▶ [To do]: Once the line containing "- via count grew 0.49%" is found in the entries below, reproduce it and every line after it, stopping at and including the line containing "cells_and_area,area_growth,12.06,%"; reproduce nothing else, and keep each line exact.

▶ [Data shown]:
What follows belongs to an exercise in optimizing a design on an open flow for small area, a short achievable clock period and few clock cycles; a production flow would make more cautious choices.
Function was checked by simulation only, so behaviour that the tests miss may differ from the original.
The clock port is modelled as an ideal driver; clocking choices that lean on that would not hold on a real chip.
Power is estimated from default activity; no workload was simulated.

<file path="flow/flow/run.sh">
#!/bin/bash
# Layout flow: the standard layout, with one extra step after clock tree
# synthesis: the cells on the slowest paths are sized (other drive strengths
# of the same cell, no new cells and no logic change) by a greedy search on
# placement parasitics, and the placement is legalized again. The standard
# flow then continues from global routing to the finished layout.
set -euo pipefail
W=$(pwd)
R=$W/orfs/results/${FLOW_PLATFORM}/apb_system_top/base
bash standard.sh "$R/4_cts.odb" > "$W/std_pass1.log" 2>&1
cp "$R/4_cts.odb" "$W/cts_pass1.odb"
ECO_IN="$W/cts_pass1.odb" ECO_SDC="$R/4_cts.sdc" ECO_OUT="$R/4_cts.odb" \
  GS_TCL="$W/flow/gsize.tcl" GS_ITER=8 GS_PATHS=64 \
  PLATFORM_DIR="$FLOW_HOME/platforms/$FLOW_PLATFORM" \
  openroad -no_init -exit "$W/flow/ctsgs.tcl" > "$W/ctsgs.log" 2>&1
rm -f "$W/cts_pass1.odb"
bash standard.sh finish > "$W/std_pass2.log" 2>&1
</file>
<file path="flow/flow/ctsgs.tcl">
# Greedy sizing on the clock-tree-synthesized placement, with placement
# parasitics, then legalization.
set P $::env(PLATFORM_DIR)
read_lef $P/lef/sky130_fd_sc_hd.tlef
read_lef $P/lef/sky130_fd_sc_hd_merged.lef
read_liberty $P/lib/sky130_fd_sc_hd__tt_025C_1v80.lib
read_db $::env(ECO_IN)
read_sdc $::env(ECO_SDC)
source $P/setRC.tcl
set_propagated_clock [all_clocks]
estimate_parasitics -placement
report_worst_slack -max
source $::env(GS_TCL)
gs_run $::env(GS_ITER) $::env(GS_PATHS)
report_worst_slack -max
detailed_placement
check_placement
estimate_parasitics -placement
report_worst_slack -max
write_db $::env(ECO_OUT)
</file>
<file path="flow/flow/gsize.tcl">
# Greedy sizing of the cells on the slowest paths: for each cell on the
# worst path, try the other drive strengths of its footprint and keep the one
# that gives the best worst slack. Repeats until no change helps.
proc gs_variants {master} {
  if {![regexp {^(.*)_([0-9]+)$} $master -> base n]} { return {} }
  set out {}
  foreach c [get_lib_cells */${base}_*] {
    set nm [get_name $c]
    if {[regexp "^${base}_\[0-9\]+\$" $nm]} { lappend out $nm }
  }
  return $out
}
proc gs_dontuse {name} {
  return [regexp {probe|lpflow|clkdly|dlygate|dlymetal} $name]
}
proc gs_ep_slack {ep} {
  return [get_property $ep slack_max]
}
proc gs_run {max_iter npaths} {
  set block [ord::get_db_block]
  for {set it 0} {$it < $max_iter} {incr it} {
    set changed 0
    set paths [find_timing_paths -path_delay max -group_path_count $npaths -sort_by_slack]
    set work {}
    foreach path $paths {
      set ep [get_full_name [get_property $path endpoint]]
      set insts {}
      foreach pt [get_property $path points] {
        set pin [get_property $pt pin]
        if {[get_property $pin is_port]} continue
        lappend insts [get_full_name [$pin instance]]
      }
      lappend work [list $ep $insts]
    }
    unset paths
    foreach item $work {
      lassign $item ep insts
      set epobj [get_pins -quiet $ep]
      if {$epobj eq ""} { set epobj [get_ports $ep] }
      foreach iname $insts {
        set dbi [$block findInst $iname]
        if {$dbi eq "NULL"} continue
        set cur [[$dbi getMaster] getName]
        if {[gs_dontuse $cur]} continue
        if {[regexp {clkbuf|clkinv|tapvpwr|fill|decap} $cur]} continue
        set best $cur
        set bestep [gs_ep_slack $epobj]
        set bestws [sta::worst_slack_cmd max]
        foreach v [gs_variants $cur] {
          if {$v eq $cur || [gs_dontuse $v]} continue
          replace_cell $iname $v
          set e [gs_ep_slack $epobj]
          set w [sta::worst_slack_cmd max]
          if {$e > $bestep + 0.002 && $w >= $bestws - 0.0005} { set best $v; set bestep $e; set bestws $w }
        }
        if {[[[$block findInst $iname] getMaster] getName] ne $best} { replace_cell $iname $best }
        if {$best ne $cur} { incr changed }
      }
    }
    puts "gsize iter $it: changed $changed, worst slack [sta::worst_slack_cmd max]"
    if {$changed == 0} break
  }
}
</file>
<file path="flow/standard.sh">
#!/bin/bash
# synth_recipe.tcl (not shown) runs the flow's synth.tcl, then flattens the netlist and writes it again
# the make line also repeats each setting of config.mk as NAME=value (left out here)
make -C /OpenROAD-flow-scripts/flow DESIGN_CONFIG=/design/flow/config.mk WORK_HOME=/design/flow/orfs CLKGATE_MAP_FILE= SYNTH_SCRIPT=/design/flow/synth_recipe.tcl "${@:-finish}"
</file>
<file path="flow/config.mk">
export PLATFORM = sky130hd
export DESIGN_NAME = apb_system_top
export DESIGN_NICKNAME = apb_system_top
export VERILOG_FILES = /design/flow/design.v
export SDC_FILE = /design/flow/constraint.sdc
export NUM_CORES = 8
export LEC_CHECK = 0
export CAP_MARGIN = 30
export CORE_MARGIN = 2
export CORE_UTILIZATION = 60
export CTS_BUF_LIST = sky130_fd_sc_hd__clkbuf_16
export CTS_CLUSTER_DIAMETER = 100
export CTS_CLUSTER_SIZE = 25
export SETUP_SLACK_MARGIN = 3.0
export SLEW_MARGIN = 50
export SYNTH_HIERARCHICAL = 1
export SYNTH_MINIMUM_KEEP_SIZE = 0
export TNS_END_PERCENT = 10
</file>
<file path="flow/constraint.sdc">
create_clock -name core_clock -period 6.0 [get_ports {pclk}]
set_input_delay 1.2000 -clock core_clock [delete_from_list [all_inputs] [get_ports {pclk}]]
set_output_delay 1.2000 -clock core_clock [all_outputs]
set_load 0.01 [all_outputs]
</file>
<file path="flow/design.v">
module apb_rd_aoi3 (
    input  wire        s0, s1, s2,
    input  wire [31:0] d0, d1, d2,
    output wire [31:0] y
);
    assign y = ~(({32{s0}} & d0) | ({32{s1}} & d1) | ({32{s2}} & d2));
endmodule
module apb_rd_nand4 (
    input  wire [31:0] a, b, c, d,
    output wire [31:0] y
);
    assign y = ~(a & b & c & d);
endmodule
module apb_rd_nor4 (
    input  wire [31:0] a, b, c, d,
    output wire [31:0] y
);
    assign y = ~(a | b | c | d);
endmodule
module apb_rd_nor2 (
    input  wire [31:0] a, b,
    output wire [31:0] y
);
    assign y = ~(a | b);
endmodule
module apb_rd_nand2 (
    input  wire [31:0] a, b,
    output wire [31:0] y
);
    assign y = ~(a & b);
endmodule
module apb_rd_and4 (
    input  wire [31:0] a, b, c, d,
    output wire [31:0] y
);
    assign y = a & b & c & d;
endmodule
module apb_system_top #(
    parameter ADDR_WIDTH = 32,
    parameter DATA_WIDTH = 32,
    parameter NUM_SLAVES = 3
)(
    input  wire                    pclk,
    input  wire                    presetn,
    input  wire                    transfer_req,
    input  wire [ADDR_WIDTH-1:0]   transfer_addr,
    input  wire [DATA_WIDTH-1:0]   transfer_wdata,
    input  wire                    transfer_write,
    output wire                    transfer_ready,
    output wire [DATA_WIDTH-1:0]   transfer_rdata,
    output wire                    transfer_error
);
    wire [3:0] slave  = transfer_addr[19:16];
    wire [5:0] word   = transfer_addr[7:2];
    wire       mapped = (slave[3:2] == 2'b00) && (slave[1:0] != 2'b11);
    wire       inwin  = (transfer_addr[31:20] == 12'h0) && (transfer_addr[15:8] == 8'h0);
    wire       hit    = mapped && inwin;
    wire       wr     = transfer_req && transfer_write && hit;
    wire [31:0] wd0 = transfer_wdata & {32{presetn}};
    wire [31:0] wd1 = transfer_wdata | {32{!presetn}};
    wire [3:0] p0 = 4'b0001 << word[1:0];
    wire [3:0] p1 = 4'b0001 << word[3:2];
    wire [3:0] p2 = 4'b0001 << word[5:4];
    wire [3:0] sd = 4'b0001 << slave[1:0];
    wire [64*32-1:0] ya;
    genvar s, w, b;
    generate
        for (w = 0; w < 64; w = w + 1) begin : g_w
            wire        wl = p2[w/16] & p1[(w/4)%4] & p0[w%4];
            wire [2:0]  sel;
            wire [31:0] q [0:2];
            for (s = 0; s < 3; s = s + 1) begin : g_s
                localparam [31:0] INIT = (s << 24) + w;
                wire [31:0] wd;
                for (b = 0; b < 32; b = b + 1) begin : g_b
                    assign wd[b] = INIT[b] ? wd1[b] : wd0[b];
                end
                wire we = (wr && sd[s] && wl) || !presetn;
                reg [31:0] m;
                always @(posedge pclk)
                    if (we) m <= wd;
                assign q[s]   = m;
                assign sel[s] = sd[s] & wl;
            end
            apb_rd_aoi3 u_a (.s0(sel[0]), .s1(sel[1]), .s2(sel[2]),
                             .d0(q[0]), .d1(q[1]), .d2(q[2]), .y(ya[w*32 +: 32]));
        end
    endgenerate
    wire [16*32-1:0] yb;
    wire [8*32-1:0]  yc;
    wire [4*32-1:0]  yd;
    genvar k;
    generate
        for (k = 0; k < 16; k = k + 1) begin : g_b4
            apb_rd_and4 u_b (.a(ya[(4*k)*32 +: 32]), .b(ya[(4*k+1)*32 +: 32]),
                             .c(ya[(4*k+2)*32 +: 32]), .d(ya[(4*k+3)*32 +: 32]),
                             .y(yb[k*32 +: 32]));
        end
        for (k = 0; k < 8; k = k + 1) begin : g_c2
            apb_rd_nand2 u_c (.a(yb[(2*k)*32 +: 32]), .b(yb[(2*k+1)*32 +: 32]),
                              .y(yc[k*32 +: 32]));
        end
        for (k = 0; k < 4; k = k + 1) begin : g_d2
            apb_rd_nor2 u_d (.a(yc[(2*k)*32 +: 32]), .b(yc[(2*k+1)*32 +: 32]),
                             .y(yd[k*32 +: 32]));
        end
    endgenerate
    reg [4*32-1:0] rd_n;
    reg            error_q;
    always @(posedge pclk) begin
        rd_n[0 +: 32]  <= ~(({32{hit}} & ~yd[0 +: 32]) | ((mapped && !inwin) ? 32'hDEADBEEF : 32'd0));
        rd_n[32 +: 32] <= ~({32{hit}} & ~yd[32 +: 32]);
        rd_n[64 +: 32] <= ~({32{hit}} & ~yd[64 +: 32]);
        rd_n[96 +: 32] <= ~({32{hit}} & ~yd[96 +: 32]);
        error_q <= !hit;
    end
    reg ready_q;
    always @(posedge pclk or negedge presetn)
        if (!presetn) ready_q <= 1'b0;
        else          ready_q <= 1'b1;
    assign transfer_ready = ready_q;
    assign transfer_rdata = ~(rd_n[0 +: 32] & rd_n[32 +: 32] & rd_n[64 +: 32] & rd_n[96 +: 32]);
    assign transfer_error = error_q;
endmodule
</file>
==> flow_summary_export.csv, run 1 <==
group,metric,value,unit
status,status,"finished clean",
global_route,grt_pass1_wl,888600,µm
route,antenna_left,0,
critical_path,cp_max_fo,32,
place,placed_cells,15660,
critical_path,slowest_stage,"a222oi_1",
critical_path,path_class,"in -> reg",
sta,fin_crit,3.179,ns
route,drt_pass1_iterations,12,
logic_synthesis,synth_top_flop_cell,"edfxtp_1",
route,wl_per_cell,40.04,µm
global_route,track_usage,33.61,%
cts,clockBufferDepth,4,
job,maxCapViolations,0,
route,route.detailed.drc,0,
power_and_ir_drop,p_leak,79.17,nW
sta,rsz0062_at_grt,"yes",
floorplanning,die_x,614.5,µm
logic_synthesis,synth_edf_count,6144,
global_route,antenna_found_initial,19,
logic_synthesis,synth_cell_type_count,31,
logic_synthesis,ys_warn_count,7,
cts,cts_tree,"yes",
critical_path,startpoint_type,"input port",
logic_synthesis,ys_ff_latch,6274,
logic_synthesis,syn_avg_cell_area,21.03,µm²
sta,worst_hold_slack,0.06278,ns
sta,fin_crit_sh,52.98,%
min_path,hold_path_class,"in -> async",
logic_synthesis,syn_nets,10700,
cells_and_area,final_nets,11210,
sta,hold_viol,0,
critical_path,path_buf_inv,5,
logic_synthesis,ys_async_sr_fraction,0.01594,%
floorplanning,die-height,614.5,µm
global_route,grt_pass1_vias,113400,
floorplanning,rows,224,
floorplanning,design.core.area,371600,µm²
critical_path,endpoint_kind,"flip-flop",
cts,cts_root_buf,"clkbuf_16",
floorplanning,die-area,377600,µm²
cts,cts_made_buffers,289,
critical_path,crit_arrival,4.07,ns
cells_and_area,drive_gt1_share,17.49,%
floorplanning,io_pins,102,
critical_path,path_common_cell,"buf_12",
sta,setup_viol,0,
global_route,gr-total-overflow,0,
cts,insertion_delay,0.98,ns
sta,clock_skew,0.02670,ns
cts,htree_num_levels,5,
sta,fmax,0.3146,GHz
sta,worst_slew_pin_slew,0.8793,ns
route,dr_total_vias,121000,
cts,clkTransAtPathRegs,0.09,ns
route,viasPerCell,7.444,
critical_path,crit_required,6.89,ns
cells_and_area,fin_cells,16260,
logic_synthesis,seq_area_frac_synth,83.66,%
floorplanning,start_util,60.18,%
cts,cts_sinks,6274,
logic_synthesis,syn_inst,10630,
cts,holdBufCountCts,0,
logic_synthesis,syn_area,223600,µm²
cells_and_area,area_growth,11.37,%
sta,finalMaxSlewViolations,0,
place,dpl.hpwl,363100,µm
critical_path,critPathMaxStageDelay,0.44,ns
place,finalWeightedCongestion,0.8484,
global_route,grt_max_degree,133,
sta,slew_headroom,41.38,%
sta,tns,0,ns
route,drtIter0Drc,24550,
power_and_ir_drop,p_per_area,313.3,nW/µm²
power_and_ir_drop,peakVddDrop,0.2508,mV
route,drt-total-wl,650800,µm
critical_path,path_cells,"buf_2 > or2_4 > buf_12 > buf_16 > buf_4 > nor2_2 > buf_12 > a222oi_1 > and4_1 > nand2_1 > nor2_1 > nand3b_1",
place,portBuffers,99,
critical_path,cp_top_family,"simple AND/OR/NAND/NOR gates",
## cell type report
class	count	area, µm²
fillers	24010	122600
well taps	4972	6221
multi-input cells	3637	35940
diodes	21	52.55
clock buffers	300	7507
inverters	24	92.59
repair buffers	917	11490
flip-flops and latches	6274	187300
clock inverters	110	479.2
## modules after synthesis (local to each module, per instance)
module,cell area [µm²],flops+latches,times used
apb_system_top,191900,6274,1
apb_rd_aoi3,402.9,0,64
apb_rd_and4,280.3,0,16
apb_rd_nand2,120.1,0,8
apb_rd_nor2,120.1,0,4
## worst paths after layout
path                                           startpoint  slack [ns]  cells after the start                 to
min in group core_clock                 transfer_addr[16]        0.77                      4   rd_n[19]$_DFF_P_
max in group asynchronous                         presetn        5.75                      1  ready_q$_DFF_PN0_
hold reg to reg            g_w[37].g_s[2].m[12]$_DFFE_PP_        0.81                      5   rd_n[76]$_DFF_P_
hold / removal                                    presetn        0.06                      1  ready_q$_DFF_PN0_
setup reg to reg            g_w[9].g_s[0].m[10]$_DFFE_PP_        3.85                      6   rd_n[10]$_DFF_P_
setup / recovery                        transfer_addr[17]        2.82                     12  rd_n[112]$_DFF_P_
## cells by family after synthesis
family                 count (synthesis)  synth area share, %
DFF                                 6274                83.66
AOI/OAI and AO/OA                   2265                9.900
and+or+nand+nor                     1367                3.803
other                                  1             0.001677
buffers and inverters                727                2.632
## registers in the layout, indices dropped and copies added, names as in the netlist
name,count
g_w.g_s.m,6144
rd_n,128
error_q,1
ready_q,1
## where the power goes
| part | switching (mW) | internal (mW) | total, mW | leakage (nW) |
|---|---|---|---|---|
| Clock | 12.8 | 9.10 | 21.9 | 4.28 |
| Sequential | 0.897 | 51.8 | 52.7 | 60.5 |
| Combinational | 2.69 | 0.744 | 3.43 | 14.4 |
## stage by stage
stage / worst slack [ns] / total power, mW / instance area [µm²] / utilization, %
finish: 2.821 / 78.04 / 249100 / 67.02
detailed placement: 0.7251 / 56.89 / 235500 / 63.38
global placement: 0.5603 / 56.51 / 234400 / 63.08
CTS: 2.533 / 78.15 / 246300 / 66.28
global route: 2.876 / 80.03 / 249000 / 67.01
floorplan: 1.776 / 54.81 / 225200 / -
## repair_timing
item | CTS | global route
setup buffers | 113 | 21
gates cloned | 12 | 8
pin swaps | 102 | 17
resized for setup | 638 | 107
setup endpoints to repair | 6294 | 5325
## routing by layer
| metal | routed length [µm] | part of all wire, % | global-route usage (%) | vias to the layer above |
|---|---|---|---|---|
| li1 | - | - | - | 48710 |
| met1 | 240800 | 37 | 48.34 | 63550 |
| met2 | 306500 | 47 | 53.06 | 7806 |
| met3 | 71860 | 11 | 4.274 | 929 |
| met4 | 31620 | 4.9 | 13.68 | 2 |
| met5 | 15 | 0.0023 | 0 | - |
## synthesized netlist by cell type, types with 10 or more instances
cell | n | area share [%]
and4_1 | 513 | 2.0
nor2_1 | 321 | 0.54
nand2_1 | 322 | 0.54
clkbuf_1 | 101 | 0.17
nand3b_1 | 104 | 0.35
buf_1 | 13 | 0.022
and2_1 | 33 | 0.092
dfxtp_1 | 129 | 1.2
buf_2 | 199 | 0.45
buf_6 | 385 | 1.9
inv_1 | 24 | 0.040
nand2b_1 | 10 | 0.028
edfxtp_1 | 6144 | 82
nand4_1 | 32 | 0.090
a222oi_1 | 2048 | 9.2
o31ai_1 | 216 | 0.73
## placed cells by master (no fill, tap or decap), types with 26 or more instances in the layout
master and instances:
a222oi_1 2048, and2_4 33, and4_1 442, and4_2 48, buf_12 239, buf_16 26
buf_4 395, buf_6 127, buf_8 34, clkbuf_16 308, clkdlybuf4s50_1 58, dfxtp_1 51
dfxtp_2 43, dfxtp_4 35, edfxtp_1 6144, inv_1 114, nand2_1 213, nand2_2 81
nand3b_1 88, nand4_4 33, nor2_1 98, nor2_2 140, nor2_4 84, o31ai_4 194
Testbench counts, summed over its fixed seeds: cycles 4,800.
==> run 2, diff against run 1 <==
--- a/flow/config.mk
+++ b/flow/config.mk
@@ -7,7 +7,7 @@
 export LEC_CHECK = 0
 export CAP_MARGIN = 30
 export CORE_MARGIN = 2
-export CORE_UTILIZATION = 60
+export CORE_UTILIZATION = 55
 export CTS_BUF_LIST = sky130_fd_sc_hd__clkbuf_16
 export CTS_CLUSTER_DIAMETER = 100
 export CTS_CLUSTER_SIZE = 25
==> run 2 against run 1 <==
Effect of this change:
- highest routed layer unchanged
- still clean on timing, DRC and antenna
- synthesized cell count is the same
- sequential share of layout area shrank 0.45 points
- synthesized area is the same
- core utilization shrank 5.2 points
- critical endpoint is now transfer_rdata[31]
- via count grew 0.49%
- first-iteration DRC count grew 0.33%
- hold slack gained 0.054 ns
==> flow_summary_export.csv, run 2 <==
group,metric,value,unit
status,status,"finished clean",
floorplanning,die-height,641.7,µm
sta,clock_skew,0.04168,ns
cells_and_area,final_common_cell,"edfxtp_1",
sta,tns,0,ns
global_route,grt_pass1_wl,907700,µm
global_route,grt_max_degree,145,
cells_and_area,top_register,"g_w.g_s.m",
cells_and_area,area_growth,12.06,%
floorplanning,io_pins,102,
route,drt-total-wl,672000,µm
logic_synthesis,synth_top_flop_cell,"edfxtp_1",
critical_path,path_class,"reg -> out",
floorplanning,start_util,55.15,%
cts,cts_made_buffers,289,
sta,setup_viol,0,
logic_synthesis,synth_edf_count,6144,
logic_synthesis,ys_ff_latch,6274,
critical_path,reg2reg_depth,6,
logic_synthesis,syn_area,223600,µm²
cells_and_area,utilization,61.80,%
job,maxCapViolations,0,
cts,htree_num_levels,5,
place,dpl.hpwl,366400,µm
logic_synthesis,synth.most_common_cell,"edfxtp_1",
logic_synthesis,syn_avg_cell_area,21.03,µm²
critical_path,r2r_end,"rd_n[15]$_DFF_P_",
critical_path,cp-endpoint,"transfer_rdata[31]",
cts,clockBufferDepth,4,
global_route,grt_pass1_vias,115100,
sta,fmax,0.2837,GHz
route,dr_total_vias,121600,
route,route.detailed.drc,0,
logic_synthesis,syn_nets,10700,
cts,cts_root_buf,"clkbuf_16",
min_path,hold_path_class,"in -> async",
sta,fin_crit_sh,58.76,%
route,wl_per_cell,40.18,µm
global_route,antenna_found_initial,47,
sta,fin_crit,3.525,ns
logic_synthesis,seq_area_frac_synth,83.66,%
cells_and_area,reg_top3,"g_w.g_s.m x6144, rd_n x128",
cells_and_area,largest_reg_flops,6144,
cts,cts_tree,"yes",
power_and_ir_drop,p_per_area,312.3,nW/µm²
cells_and_area,drive_gt1_share,18.52,%
cells_and_area,fin_area,250600,µm²
critical_path,crit_arrival,2.33,ns
logic_synthesis,netlist.area_leader.share,82.50,%
sta,finalMaxSlewViolations,0,
cells_and_area,final_nets,11200,
logic_synthesis,yosysTopAreaCell,"edfxtp_1",
critical_path,reg2reg_slack,3.95,ns
cts,insertion_delay,0.99,ns
cts,cts_sinks,6274,
power_and_ir_drop,p_leak,79.58,nW
route,viasPerCell,7.271,
floorplanning,design.core.area,405500,µm²
route,antenna_left,0,
cells_and_area,final_cell_mix,"edfxtp_1, a222oi_1, and4_1",
sta,worst_slew_pin_slew,0.8170,ns
logic_synthesis,syn_inst,10630,
route,drtIter0Drc,24630,
critical_path,cp-startpoint,"rd_n[63]$_DFF_P_",
place,finalWeightedCongestion,0.8528,
critical_path,reg2reg_from,"g_w[1].g_s[0].m[15]$_DFFE_PP_",
place,portBuffers,99,
global_route,gr-total-overflow,0,
floorplanning,die-area,411700,µm²
cts,clkTransAtPathRegs,0.10,ns
cts,holdBufCountCts,0,
power_and_ir_drop,peakVddDrop,0.2676,mV
sta,slew_headroom,45.53,%
critical_path,crit_required,4.80,ns
floorplanning,die_x,641.7,µm
logic_synthesis,synthTopCellsByArea,"edfxtp_1, a222oi_1, and4_1",
sta,rsz0062_at_grt,"yes",
sta,hold_viol,0,
route,drt_pass1_iterations,12,
logic_synthesis,ys_async_sr_fraction,0.01594,%
logic_synthesis,synth_cell_type_count,31,
logic_synthesis,ys_warn_count,7,
floorplanning,rows,234,
place,dpl-instance-area,236400,µm²
critical_path,endpoint_kind,"output pin",
logic_synthesis,ys_top_cells_by_count,"edfxtp_1, a222oi_1, and4_1",
critical_path,cp_max_fo,2,
critical_path,startpoint_type,"flip-flop",
global_route,track_usage,31.80,%
[run 2: modules after synthesis (local to each module, per instance)]
module / area (µm²) / flops+latches / cells
apb_system_top: 191900 / 6274 / 7114
apb_rd_nor2: 120.1 / 0 / 32
apb_rd_aoi3: 402.9 / 0 / 41
apb_rd_nand2: 120.1 / 0 / 32
apb_rd_and4: 280.3 / 0 / 32
[run 2: final cells by class]
class,count,area (µm²)
antenna,41,102.6
clock buffer,301,7532
clock inverter,109,523.0
fill,27700,154900
inverter,24,92.59
multi-input combinational,3633,36290
sequential,6274,187300
tap,5428,6792
timing repair buffer,914,11950
[run 2: per-layer routing]
layer | GRT usage, % | routed length (µm) | vias up
li1 | - | - | 48680
met2 | 48.91 | 308900 | 8380
met1 | 44.04 | 241600 | 63490
met3 | 6.184 | 83820 | 1037
met5 | 0 | 105 | -
met4 | 15.52 | 37620 | 14
[run 2: timing repair]
item,in CTS,in global routing
setup buffers,128,25
pin swaps,121,61
setup endpoints to repair,6283,4438
resized for setup,768,172
cloned,14,12
[run 2: cells by family (layout without fill, tap and decap cells)]
logic type | count (synthesis) | in the layout | synth area share, %
flops | 6274 | 6274 | 83.66
other cells | 1 | 42 | 0.001677
compound gates | 2265 | 2265 | 9.900
buf+inv | 727 | 1348 | 2.632
simple gates | 1367 | 1367 | 3.803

▶ [Your solution]:
- via count grew 0.49%
- first-iteration DRC count grew 0.33%
- hold slack gained 0.054 ns
==> flow_summary_export.csv, run 2 <==
group,metric,value,unit
status,status,"finished clean",
floorplanning,die-height,641.7,µm
sta,clock_skew,0.04168,ns
cells_and_area,final_common_cell,"edfxtp_1",
sta,tns,0,ns
global_route,grt_pass1_wl,907700,µm
global_route,grt_max_degree,145,
cells_and_area,top_register,"g_w.g_s.m",
cells_and_area,area_growth,12.06,%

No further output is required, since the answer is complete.